Datura metel (flower) [CC-BY Alex Lomas]

Datura metel (flower)

These photos were taken in southern Spain, where this purple variety of the plant seemed to have naturalised itself out from someone’s garden .

Datura metel [CC-BY Alex Lomas]

Ominously looming over the Spanish countryside

Datura metel is closely related to Atropa belladonna, the deadly nightshade, and – like it – the plant contains high concentrations of atropine and scopolamine. If eaten, these chemicals clog up receptors in the nervous system, the normal job of which is to cause the body to “rest and digest“. By blocking these receptors, high doses of atropine or scopolamine cause a “flight or fight” response: increased heart rate, dry mouth, reduced gut movement, and dilated pupils. The last of these effects is the source of the belladonna (‘beautiful lady’) of Atropa belladonna: juice from deadly nightshade was used cosmetically during the middle ages to dilate the pupils alluringly – and, one suspects – alarmingly.

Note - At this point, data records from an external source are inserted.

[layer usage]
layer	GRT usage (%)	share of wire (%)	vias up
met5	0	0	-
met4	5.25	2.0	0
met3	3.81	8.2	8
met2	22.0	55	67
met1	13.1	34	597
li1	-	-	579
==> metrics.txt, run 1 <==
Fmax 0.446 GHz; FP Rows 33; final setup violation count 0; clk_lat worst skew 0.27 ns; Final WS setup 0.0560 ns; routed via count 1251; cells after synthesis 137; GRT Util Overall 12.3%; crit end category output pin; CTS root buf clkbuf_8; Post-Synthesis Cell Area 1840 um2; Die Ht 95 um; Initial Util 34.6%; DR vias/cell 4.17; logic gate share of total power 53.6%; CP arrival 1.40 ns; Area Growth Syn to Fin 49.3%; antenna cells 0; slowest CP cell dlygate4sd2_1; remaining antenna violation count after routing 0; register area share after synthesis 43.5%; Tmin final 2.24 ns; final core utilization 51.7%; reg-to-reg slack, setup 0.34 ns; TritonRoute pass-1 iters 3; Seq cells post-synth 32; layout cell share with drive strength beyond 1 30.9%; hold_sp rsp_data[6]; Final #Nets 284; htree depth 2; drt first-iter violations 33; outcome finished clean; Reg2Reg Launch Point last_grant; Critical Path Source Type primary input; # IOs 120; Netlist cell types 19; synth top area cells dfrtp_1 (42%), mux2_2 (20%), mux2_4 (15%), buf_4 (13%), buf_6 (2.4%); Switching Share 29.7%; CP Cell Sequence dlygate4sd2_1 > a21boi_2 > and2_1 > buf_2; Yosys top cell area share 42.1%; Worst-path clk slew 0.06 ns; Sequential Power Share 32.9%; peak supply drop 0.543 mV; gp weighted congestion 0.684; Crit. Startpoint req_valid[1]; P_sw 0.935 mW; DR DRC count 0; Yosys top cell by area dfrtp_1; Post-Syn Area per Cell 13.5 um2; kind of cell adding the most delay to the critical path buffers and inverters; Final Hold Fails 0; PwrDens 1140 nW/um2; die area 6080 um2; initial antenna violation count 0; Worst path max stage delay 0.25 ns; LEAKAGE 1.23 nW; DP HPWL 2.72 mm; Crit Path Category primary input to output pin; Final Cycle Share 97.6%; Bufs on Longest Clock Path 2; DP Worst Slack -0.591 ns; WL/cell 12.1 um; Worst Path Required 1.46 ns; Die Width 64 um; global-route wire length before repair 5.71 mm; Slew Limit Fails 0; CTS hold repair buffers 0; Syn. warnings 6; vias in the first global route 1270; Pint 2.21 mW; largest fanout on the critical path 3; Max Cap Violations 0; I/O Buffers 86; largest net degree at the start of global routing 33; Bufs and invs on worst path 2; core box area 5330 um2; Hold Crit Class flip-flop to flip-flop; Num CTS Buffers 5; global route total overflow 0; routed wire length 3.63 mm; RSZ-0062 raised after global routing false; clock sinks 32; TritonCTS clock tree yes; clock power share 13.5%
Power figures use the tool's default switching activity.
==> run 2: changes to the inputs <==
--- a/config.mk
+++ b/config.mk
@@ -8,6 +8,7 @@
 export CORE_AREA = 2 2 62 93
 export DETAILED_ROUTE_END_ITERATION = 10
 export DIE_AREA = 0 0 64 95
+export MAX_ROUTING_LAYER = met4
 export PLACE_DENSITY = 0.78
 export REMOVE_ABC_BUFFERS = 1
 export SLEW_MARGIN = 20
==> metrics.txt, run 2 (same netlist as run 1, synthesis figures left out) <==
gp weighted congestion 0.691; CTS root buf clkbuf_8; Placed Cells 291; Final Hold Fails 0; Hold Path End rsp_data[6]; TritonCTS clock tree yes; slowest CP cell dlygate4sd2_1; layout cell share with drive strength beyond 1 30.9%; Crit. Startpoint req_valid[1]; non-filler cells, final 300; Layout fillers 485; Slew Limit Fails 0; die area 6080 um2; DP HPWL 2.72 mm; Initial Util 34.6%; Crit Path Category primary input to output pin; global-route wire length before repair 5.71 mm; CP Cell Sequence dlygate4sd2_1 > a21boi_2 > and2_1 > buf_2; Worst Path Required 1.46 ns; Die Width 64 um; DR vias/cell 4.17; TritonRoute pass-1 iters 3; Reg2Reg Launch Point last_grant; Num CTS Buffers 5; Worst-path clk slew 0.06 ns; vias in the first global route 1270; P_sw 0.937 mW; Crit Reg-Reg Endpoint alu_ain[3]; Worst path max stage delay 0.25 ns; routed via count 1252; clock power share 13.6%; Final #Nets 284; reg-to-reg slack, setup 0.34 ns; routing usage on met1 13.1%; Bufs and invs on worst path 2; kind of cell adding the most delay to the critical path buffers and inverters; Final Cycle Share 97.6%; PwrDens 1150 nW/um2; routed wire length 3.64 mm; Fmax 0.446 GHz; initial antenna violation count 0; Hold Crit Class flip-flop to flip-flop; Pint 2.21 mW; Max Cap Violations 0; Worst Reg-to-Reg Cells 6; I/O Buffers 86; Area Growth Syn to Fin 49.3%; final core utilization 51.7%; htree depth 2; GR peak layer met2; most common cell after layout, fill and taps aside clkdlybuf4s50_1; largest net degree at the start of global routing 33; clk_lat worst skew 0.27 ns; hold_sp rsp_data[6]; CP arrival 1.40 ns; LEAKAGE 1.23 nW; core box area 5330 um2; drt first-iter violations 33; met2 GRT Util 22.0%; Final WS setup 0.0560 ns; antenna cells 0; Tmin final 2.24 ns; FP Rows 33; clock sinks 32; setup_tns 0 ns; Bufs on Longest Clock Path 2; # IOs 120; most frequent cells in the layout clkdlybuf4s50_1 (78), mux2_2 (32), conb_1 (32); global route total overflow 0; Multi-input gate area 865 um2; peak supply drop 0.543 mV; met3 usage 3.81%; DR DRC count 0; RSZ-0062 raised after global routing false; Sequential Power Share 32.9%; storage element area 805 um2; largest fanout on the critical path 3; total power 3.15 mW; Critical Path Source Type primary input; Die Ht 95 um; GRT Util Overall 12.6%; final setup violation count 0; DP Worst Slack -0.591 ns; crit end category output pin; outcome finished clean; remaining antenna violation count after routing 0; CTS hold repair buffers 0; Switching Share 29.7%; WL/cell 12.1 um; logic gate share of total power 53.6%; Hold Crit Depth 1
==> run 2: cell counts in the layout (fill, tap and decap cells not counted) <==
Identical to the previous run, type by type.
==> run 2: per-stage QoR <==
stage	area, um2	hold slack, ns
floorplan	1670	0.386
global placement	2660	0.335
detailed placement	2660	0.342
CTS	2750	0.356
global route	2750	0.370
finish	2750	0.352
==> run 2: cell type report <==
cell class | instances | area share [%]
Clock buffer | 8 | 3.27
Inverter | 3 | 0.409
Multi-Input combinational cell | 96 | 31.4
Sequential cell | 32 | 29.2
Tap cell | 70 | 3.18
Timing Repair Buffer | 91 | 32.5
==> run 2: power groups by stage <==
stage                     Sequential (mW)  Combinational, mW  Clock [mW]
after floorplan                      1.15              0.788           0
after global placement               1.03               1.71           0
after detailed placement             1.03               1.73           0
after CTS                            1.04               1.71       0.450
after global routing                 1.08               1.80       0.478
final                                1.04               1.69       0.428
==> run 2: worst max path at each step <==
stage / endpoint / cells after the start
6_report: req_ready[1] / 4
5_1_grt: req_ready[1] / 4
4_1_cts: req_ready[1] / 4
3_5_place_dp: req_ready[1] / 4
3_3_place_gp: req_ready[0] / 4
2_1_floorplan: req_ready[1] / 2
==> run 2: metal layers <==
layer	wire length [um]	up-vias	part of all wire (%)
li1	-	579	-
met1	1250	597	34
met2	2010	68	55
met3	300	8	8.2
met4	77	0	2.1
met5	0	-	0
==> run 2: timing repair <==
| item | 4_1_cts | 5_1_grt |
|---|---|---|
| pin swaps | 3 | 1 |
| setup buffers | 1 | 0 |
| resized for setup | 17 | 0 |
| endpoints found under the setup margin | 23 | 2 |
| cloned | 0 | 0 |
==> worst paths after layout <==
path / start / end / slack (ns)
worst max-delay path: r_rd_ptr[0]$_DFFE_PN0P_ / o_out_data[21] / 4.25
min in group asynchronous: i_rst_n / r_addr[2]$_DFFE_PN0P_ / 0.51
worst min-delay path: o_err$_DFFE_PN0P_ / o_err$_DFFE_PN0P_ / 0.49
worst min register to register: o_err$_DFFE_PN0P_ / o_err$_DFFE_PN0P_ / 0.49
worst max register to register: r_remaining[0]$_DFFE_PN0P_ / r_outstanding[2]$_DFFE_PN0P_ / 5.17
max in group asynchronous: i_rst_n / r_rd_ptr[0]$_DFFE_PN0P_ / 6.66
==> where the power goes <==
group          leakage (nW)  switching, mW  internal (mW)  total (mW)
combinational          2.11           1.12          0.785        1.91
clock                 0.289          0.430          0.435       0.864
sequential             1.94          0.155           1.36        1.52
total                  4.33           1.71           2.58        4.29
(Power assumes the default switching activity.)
### src/rtl/bus_arbiter.sv
// bus_arbiter: shares one slave bus between the instruction-fetch (imem) and
// data (dmem) masters. One transaction at a time: IDLE -> arbitrate + decode,
// BUSY -> drive the selected slave until ready or timeout, RESP -> one-cycle
// ready pulse to the granted master. Every output comes straight from a flop.
//
// Ports:
//   clock, reset            system clock, asynchronous active-high reset
//   imem_*                  fetch master: valid/addr in, ready/rdata/error out
//   dmem_*                  data master: valid/addr/wdata/wstrb in, ready/rdata/error out
//   slave_addr/wdata/wstrb  latched request, shared by all slaves
//   slave_instr             1 while serving a fetch
//   <slave>_valid/ready/rdata  per-slave handshake for bram, print, clint, clic
module bus_arbiter #(
  parameter logic [31:0] bram_base_addr  = 32'h0000000,
  parameter logic [31:0] bram_top_addr   = 32'h0100000,
  parameter logic [31:0] print_base_addr = 32'h1000000,
  parameter logic [31:0] print_top_addr  = 32'h1000004,
  parameter logic [31:0] clint_base_addr = 32'h2000000,
  parameter logic [31:0] clint_top_addr  = 32'h200C000,
  parameter logic [31:0] clic_base_addr  = 32'h3000000,
  parameter logic [31:0] clic_top_addr   = 32'h3005000,
  parameter logic [15:0] timeout_cycles  = 16'd1023
) (
  input  logic        clock,
  input  logic        reset,
  input  logic        imem_valid,
  input  logic [31:0] imem_addr,
  output logic        imem_ready,
  output logic [31:0] imem_rdata,
  output logic        imem_error,
  input  logic        dmem_valid,
  input  logic [31:0] dmem_addr,
  input  logic [31:0] dmem_wdata,
  input  logic [3:0]  dmem_wstrb,
  output logic        dmem_ready,
  output logic [31:0] dmem_rdata,
  output logic        dmem_error,
  output logic [31:0] slave_addr,
  output logic [31:0] slave_wdata,
  output logic [3:0]  slave_wstrb,
  output logic        slave_instr,
  output logic        bram_valid,
  output logic        print_valid,
  output logic        clint_valid,
  output logic        clic_valid,
  input  logic        bram_ready,
  input  logic        print_ready,
  input  logic        clint_ready,
  input  logic        clic_ready,
  input  logic [31:0] bram_rdata,
  input  logic [31:0] print_rdata,
  input  logic [31:0] clint_rdata,
  input  logic [31:0] clic_rdata
);

  typedef enum logic [1:0] {IDLE, BUSY, RESP} state_t;

  state_t      state_q, state_d;
  logic        last_instr_q, last_instr_d;  // 1 = last grant went to fetch
  logic        instr_q, instr_d;
  logic [31:0] addr_q, addr_d, wdata_q, wdata_d, rdata_q, rdata_d;
  logic [3:0]  wstrb_q, wstrb_d;
  logic [3:0]  sel_q, sel_d;                // {clic, clint, print, bram}
  logic [15:0] cnt_q, cnt_d;
  logic        irdy_q, irdy_d, ierr_q, ierr_d, drdy_q, drdy_d, derr_q, derr_d;

  logic        pick_data;
  logic [31:0] req_addr;
  logic [3:0]  hit, hit_1h, slv_rdy;
  logic        sel_rdy;
  logic [31:0] sel_rdata;

  // Tie goes to whichever master did not win last time.
  assign pick_data = dmem_valid & (~imem_valid | last_instr_q);
  assign req_addr  = pick_data ? dmem_addr : imem_addr;

  assign hit[0] = (req_addr >= bram_base_addr)  && (req_addr < bram_top_addr);
  assign hit[1] = (req_addr >= print_base_addr) && (req_addr < print_top_addr);
  assign hit[2] = (req_addr >= clint_base_addr) && (req_addr < clint_top_addr);
  assign hit[3] = (req_addr >= clic_base_addr)  && (req_addr < clic_top_addr);
  // Regions should not overlap; if misconfigured, lowest index wins so the
  // select stays one-hot.
  assign hit_1h = hit[0] ? 4'b0001 : hit[1] ? 4'b0010 :
                  hit[2] ? 4'b0100 : hit[3] ? 4'b1000 : 4'b0000;

  assign slv_rdy   = {clic_ready, clint_ready, print_ready, bram_ready};
  assign sel_rdy   = |(sel_q & slv_rdy);
  assign sel_rdata = ({32{sel_q[0]}} & bram_rdata)  | ({32{sel_q[1]}} & print_rdata) |
                     ({32{sel_q[2]}} & clint_rdata) | ({32{sel_q[3]}} & clic_rdata);

  always_comb begin
    state_d      = state_q;
    last_instr_d = last_instr_q;
    instr_d      = instr_q;
    addr_d       = addr_q;
    wdata_d      = wdata_q;
    wstrb_d      = wstrb_q;
    sel_d        = sel_q;
    cnt_d        = cnt_q;
    rdata_d      = rdata_q;
    irdy_d       = 1'b0;
    ierr_d       = 1'b0;
    drdy_d       = 1'b0;
    derr_d       = 1'b0;
    case (state_q)
      IDLE: begin
        if (imem_valid || dmem_valid) begin
          instr_d      = ~pick_data;
          last_instr_d = ~pick_data;
          addr_d       = req_addr;
          wdata_d      = pick_data ? dmem_wdata : 32'h0;
          wstrb_d      = pick_data ? dmem_wstrb : 4'h0;
          cnt_d        = 16'd0;
          if (|hit) begin
            sel_d   = hit_1h;
            state_d = BUSY;
          end else begin
            // Unmapped: answer with an error straight away, nothing driven.
            rdata_d = 32'h0;
            irdy_d  = ~pick_data;
            ierr_d  = ~pick_data;
            drdy_d  = pick_data;
            derr_d  = pick_data;
            state_d = RESP;
          end
        end
      end
      BUSY: begin
        if (sel_rdy) begin
          rdata_d = sel_rdata;
          sel_d   = 4'b0000;
          irdy_d  = instr_q;
          drdy_d  = ~instr_q;
          state_d = RESP;
        end else if ({1'b0, cnt_q} + 17'd1 >= {1'b0, timeout_cycles}) begin
          // timeout_cycles BUSY cycles have elapsed with no ready.
          rdata_d = 32'h0;
          sel_d   = 4'b0000;
          irdy_d  = instr_q;
          ierr_d  = instr_q;
          drdy_d  = ~instr_q;
          derr_d  = ~instr_q;
          state_d = RESP;
        end else begin
          cnt_d = cnt_q + 16'd1;
        end
      end
      RESP:    state_d = IDLE;
      default: state_d = IDLE;
    endcase
  end

  always_ff @(posedge clock or posedge reset) begin
    if (reset) begin
      state_q      <= IDLE;
      last_instr_q <= 1'b1;
      instr_q      <= 1'b0;
      addr_q       <= 32'h0;
      wdata_q      <= 32'h0;
      wstrb_q      <= 4'h0;
      sel_q        <= 4'b0000;
      cnt_q        <= 16'd0;
      rdata_q      <= 32'h0;
      irdy_q       <= 1'b0;
      ierr_q       <= 1'b0;
      drdy_q       <= 1'b0;
      derr_q       <= 1'b0;
    end else begin
      state_q      <= state_d;
      last_instr_q <= last_instr_d;
      instr_q      <= instr_d;
      addr_q       <= addr_d;
      wdata_q      <= wdata_d;
      wstrb_q      <= wstrb_d;
      sel_q        <= sel_d;
      cnt_q        <= cnt_d;
      rdata_q      <= rdata_d;
      irdy_q       <= irdy_d;
      ierr_q       <= ierr_d;
      drdy_q       <= drdy_d;
      derr_q       <= derr_d;
    end
  end

  assign imem_ready  = irdy_q;
  assign imem_error  = ierr_q;
  assign imem_rdata  = rdata_q;
  assign dmem_ready  = drdy_q;
  assign dmem_error  = derr_q;
  assign dmem_rdata  = rdata_q;
  assign slave_addr  = addr_q;
  assign slave_wdata = wdata_q;
  assign slave_wstrb = wstrb_q;
  assign slave_instr = instr_q;
  assign bram_valid  = sel_q[0];
  assign print_valid = sel_q[1];
  assign clint_valid = sel_q[2];
  assign clic_valid  = sel_q[3];

endmodule

### config.mk
export PLATFORM = sky130hd
export DESIGN_NAME = bus_arbiter
export DESIGN_NICKNAME = d
export VERILOG_FILES = /design/src/rtl/bus_arbiter.sv
export SDC_FILE = /design/constraint.sdc
export NUM_CORES = 1
export LEC_CHECK = 0
export BUFFER_PORTS_ARGS = -buffer_cell sky130_fd_sc_hd__buf_2
export CAP_MARGIN = 30
export CORE_AREA = 2 2 148 150
export DETAILED_ROUTE_END_ITERATION = 6
export DIE_AREA = 0 0 150 152
export HOLD_SLACK_MARGIN = 0.06
export REMOVE_ABC_BUFFERS = 1
export SLEW_MARGIN = 20
export SYNTH_ARGS = -nofsm -noshare
export SYNTH_HDL_FRONTEND = slang
export SYNTH_SLANG_ARGS = --single-unit
export TNS_END_PERCENT = 30
### constraint.sdc
create_clock -name clock -period 4.84 [get_ports clock]
set_input_delay 0.242 -clock clock [delete_from_list [all_inputs] [get_ports clock]]
set_output_delay 0.242 -clock clock [all_outputs]
set_load 0.02 [all_outputs]
# Yosys cells after proc, flatten, opt, wreduce, memory -nomap -nowiden
# Index checks and enable logic that the tools add are counted.
# totals
register_bits	128
latchBits	0
ramBits	0
rom_bits	0
inputBits	236
output_inout_bits	141
wordCells	98
memories	0
# classes
add_sub_neg	2
mul	0
div_mod_pow	0
magnitude_cmp	9
n_eq_ne	7
shift	0
n_mux	40
n_bitwise	13
n_reduce_logical	14
# op_table
op	count
$mux W32	6
$and A32 B32 Y32	4
$or A32 B32 Y32	3
$ge A32 B26 Y1 const B	2
$lt A32 B26 Y1 const B	2
$pmux W32 S2	1
$mux W16	3
$mux W4	9
$ge A32 B1 Y1 const B	1
$ge A32 B25 Y1 const B	1
$lt A32 B21 Y1 const B	1
$lt A32 B25 Y1 const B	1
$pmux W16 S2	1
$add A16 B1 Y17 const B	1
$ge A17 B10 Y1 const B	1
$add A16 B1 Y16 const B	1
$reduce_and A4 Y1	3
$mux W1	10
$ne A2 B2 Y1 const B	5
$mux W2	4
$pmux W1 S2	4
$pmux W4 S2	1
$reduce_or A4 Y1	2
$and A4 B4 Y4	1
11 further kinds	17

# Depth between registers and ports, before layout
# logic_depth
depth_word	13
depth_mapped	9

# Worst setup path before layout
# OpenSTA, ideal clock, no wires.
# synth_timing
path_type	register -> register
from	register last_instr_q
to	register rdata_q[0], in the netlist dmem_rdata[0]
setup_time_ns	0.122
arrival_ns	2.361
required_time_ns	4.718
setup_slack_ns	2.357
path_stages_with_launch	10
cell_sequence	dfstp_2 -> nand2b_1 -> and2_1 -> buf_2 -> mux2i_1 -> a211oi_2 -> or3_1 -> buf_4 -> buf_2 -> a32o_1
# synth_between
elab_chain_len	8
elab_cells_between_ends	18
cone_classes	order compare (8); eq/ne (1); mux (1); bitwise (2); reduce/logical (6)
# synth_rtl
item	line_no	source
start, declared	59	logic last_instr_q, last_instr_d;
start signal, assigned	170	last_instr_q <= last_instr_d;
$or A1 B1 Y1 *	74	assign pick_data = dmem_valid & (~imem_valid | last_instr_q);
$and A1 B1 Y1 *	74	
$mux W32 *	75	assign req_addr = pick_data ? dmem_addr : imem_addr;
$ge A32 B1 Y1, or another cell as far along	77	assign hit[0] = (req_addr >= bram_base_addr) && (req_addr < bram_top_addr);
$logic_and A1 B1 Y1 (on tied branches)	--	
$reduce_or A4 Y1 *	114	if (|hit) begin
$ne A2 B2 Y1 (no source line) *	--	
$reduce_and A4 Y1 (no source line) *	--	
end signal, assigned	177	rdata_q <= rdata_d;
end, declared	61	logic [31:0] addr_q, addr_d, wdata_q, wdata_d, rdata_q, rdata_d;
# Mark *: on every way between the ends. The rest lies on a longest branch, timed or not.
# A chain may end at the register's enable or synchronous reset.

# Final worst setup path
# layout_timing
from	register cnt_q[0]
to	register rdata_q[9], in the netlist dmem_rdata[9]
# layout_between
elab_chain_len	4
# layout_rtl
item	line_no	source
start, declared	64	logic [15:0] cnt_q, cnt_d;
start signal, assigned	176	cnt_q <= cnt_d;
$add A16 B1 Y17	135	end else if ({1'b0, cnt_q} + 17'd1 >= {1'b0, timeout_cycles}) begin
$ge A17 B10 Y1	135	
$ne A3 B3 Y1 (no source line)	--	
$reduce_and A4 Y1 (no source line)	--	
# No other way between the ends.

==> summary.txt <==
MaxCap Viol Count - 0
Mean Syn Cell Area - 9.90 µm²
DR vias - 6,771
Num rows - 54
Final WS setup - 1.77 ns
Unrepaired setup endpoints after global routing - no
TritonCTS clock tree - done
CTS max path bufs - 2
Hold Crit Start - dmem_addr[1]
Critical Path End - dmem_rdata[9]
TritonRoute pass-1 iters - 5
Synth warn - 0
Total gr overflow - 0
FF-to-FF End - dmem_rdata[9]
Critical Path Source - cnt_q[0]
Pwr dens - 336 nW/µm²
Worst Path Arrival - 3.41 ns
Layout Area Growth over Synthesis - 43.2%
Nets - 1,268
Final wirelength - 22,400 µm
Synth cell count leaders - dfrtp_1, nand2_1, a22oi_1
Area taken by multi-input logic gates - 2960 µm²
Post-Place Setup Slack - 1.78 ns
TritonCTS buffer count - 17
DPL Wire Length - 15,900 µm
Max-slew violations - 0
Sequential Area - 3200 µm²
Share of cells above drive strength 1 - 0.425
Final hold vios - 0
1st-iter DRT viols - 445
Top cells by area, synth - dfrtp_1, a22oi_1, nand2_1, a22o_1, a32o_1
Final Setup Violations - 0
Full die area - 22,800 µm²
RR Startpoint - cnt_q[0]
Initial Util - 0.311
Worst Clk Skew - 0.00903 ns
Core Region - 21,400 µm²
Sequential area share after synthesis - 0.483
Synth async-reset ratio - 1.00
Fmax - 326 MHz
# IOs - 377
# fillers - 2,105
Worst Setup End Kind - flop
Setup bufs post-CTS - 0
Reg2reg setup slack - 1.77 ns
Routed Antenna Nets - 0
Most common flop cell mapped by yosys - dfrtp_1
Post-Syn Area - 6640 µm²
Outcome - finished, final reports clean
# DRC - 0
Final min period - 3.07 ns
Critical path class - reg2reg
Layout Cells excl Fill - 1,324
Worst R2R Path Depth - 8
# H-tree levels - 4
Clk_lat worst skew - 0.42 ns
Antenna violations before repair - 2
Top-area cell type share of the netlist area - 0.479
Post-synthesis register bit count - 128
Via density - 5.11
Most common cell in the synthesized netlist - dfrtp_1
Mapped Cells - 670
Synth area leader - dfrtp_1
Post-synth EDFFs - 0
Rel. slew slack - 0.462
Post-Place Cells - 1,255
Startpoint Class - flop
Leakage - 4.88 nW
Clk slew on worst S/H paths - 0.06 ns
Worst IR Drop VDD - 0.183 mV
Total clock sinks - 128
Finished Core Util - 0.445
Hold path cells - 3
Routability cong. - 0.833
HP Class - in2reg
Largest net degree at the start of global routing - 78
Worst EP required - 5.18 ns
Root buf cell - clkbuf_16
Die Wd - 150 µm
Final hold slack - 0.0805 ns
Synth unique cells - 61
IO buf count - 376
Number of global-route vias before repair - 6,567
Crit-path max FO - 32
Per-cell routed wire length - 16.9 µm
Period utilisation layout - 0.634
First-pass GRT wire length - 34,900 µm
Die Y - 152 µm
All-Layer GR Usage - 0.194
Slew @ Worst Pin - 0.806 ns
Final TNS setup - 0 ns
flip-flops by register name (all words and copies together) (netlist names):
register and cells:
cnt_q 16, dmem_error 1, dmem_rdata 32, dmem_ready 1, imem_error 1, imem_ready 1
last_instr_q 1, sel_q 4, slave_addr 32, slave_instr 1, slave_wdata 32, slave_wstrb 4
state_q 2
per-layer routing:
layer,vias up,GRT usage,part of all wire
met4,2,0.0562,0.015
met5,-,0,0.00058
met3,26,0.0480,0.078
met1,3203,0.245,0.42
met2,318,0.327,0.48
li1,3222,-,-
layout by cell type (no fill, tap or decap), types with 4 or more instances in the layout:
cell,instances
or4_1,5
nand2_1,107
a22o_1,38
nand4_1,4
a32o_1,33
nand2b_1,6
nor3_1,6
and3_1,6
o21ai_0,4
nand3_1,8
nor2_1,47
inv_1,5
dfrtp_1,127
buf_4,13
dlygate4sd3_1,35
buf_2,376
a22oi_1,65
and2_1,7
a211o_1,4
mux2i_1,6
nor4_1,16
clkbuf_16,17
clkinvlp_4,5
a31oi_1,32
xnor2_1,4
how the worst min path moves through the flow:
stage	end	slack (ns)
final	slave_addr[1]	0.08
after global placement	slave_wdata[31]	0.46
after floorplan	slave_wdata[0]	0.37
after detailed placement	slave_wdata[26]	0.46
after CTS	slave_wstrb[2]	0.06
after global routing	slave_wstrb[2]	0.07
what timing repair did:
item / CTS / global route
hold buffers: 34 / 1
endpoints found under the hold margin: 34 / 32
resized for setup: 0 / 0
layout make-up:
cell class	count	area share
flip-flops and latches	128	0.337
clock inverters	15	0.0195
well taps	280	0.0369
inverters	6	0.00263
repair buffers	425	0.247
multi-input cells	452	0.311
diodes	1	0.000263
clock buffers	17	0.0448
through the flow:
step                area [µm²]  total power [W]
floorplan                 6170          0.00158
global placement          8520          0.00187
detailed placement        8520          0.00187
CTS                       9470          0.00323
global route              9500          0.00335
finish                    9500          0.00319
power by group:
part	switching [W]	internal (W)
Combinational	0.000387	0.000249
Clock	0.000506	0.000815
Sequential	0.0000574	0.00118
Total	0.000951	0.00224
cells by family after synthesis:
logic type,Yosys count,share of synthesized area
buffers and inverters,90,0.0737
AND/OR/NAND/NOR,230,0.163
multiplexers,7,0.0107
flip-flops,128,0.483
adder cells (fa/ha/maj),2,0.00377
XOR/XNOR,5,0.00660
AO/OA/AOI/OAI,208,0.260
critical path: stages (launching register included):
cell and delay (ns):
dfrtp_1 0.42, ha_1 0.25, nand3_1 0.27, nor4_1 0.33, mux2i_1 0.32, o2111ai_2 0.27
o31ai_4 0.47, buf_4 0.41, a32o_1 0.23
Note: power is estimated with default switching activity, not from simulation.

Atropine and scopolamine are still used medically, but in standardised and pure form rather than as the random rag-bag of assorted poisons used by mediaeval herbalists. Atropine is used to speed up dangerously slow heart beats, and as a treatment for organophosphate poisoning, where it counteracts the excessive “rest and digest” symptoms caused by nerve agents and accidental consumption of some insecticides. Atropine is no longer used to dilate pupils for eye examinations as it is too long-lasting in its effects (days to weeks!) Scopolamine is mostly used in the treatment of motion sickness: it reduces nausea by reducing motion of the gut.

Scopolamine [CC-BY-SA-3.0 Steve Cook]

Scopolamine

The fruit of the Datura is called a thorn-apple, but I would certainly not recommend baking them into pies. In Datura stramonium, the fruit varies markedly in its shape if it carries an extra copy of one of its chromosomes. Extra chromosomes (up to and including a whole extra set, or four, or even eight!) are quite well tolerated by plants, although they can lead to fertility issues. However, in humans, most (but not all) changes to chromosome number are lethal. Quite why plants are more tolerant than humans of this sort of large-scale chromosomal change is not well understood. On the other hand, doubling of chromosome number has occurred at least twice in the evolutionary history of human beings, and our own chromosome 2 is the product of fusion of two smaller chromosomes (which are retained in our nearest relatives), so these events – whilst rare – are not unheard of in mammals.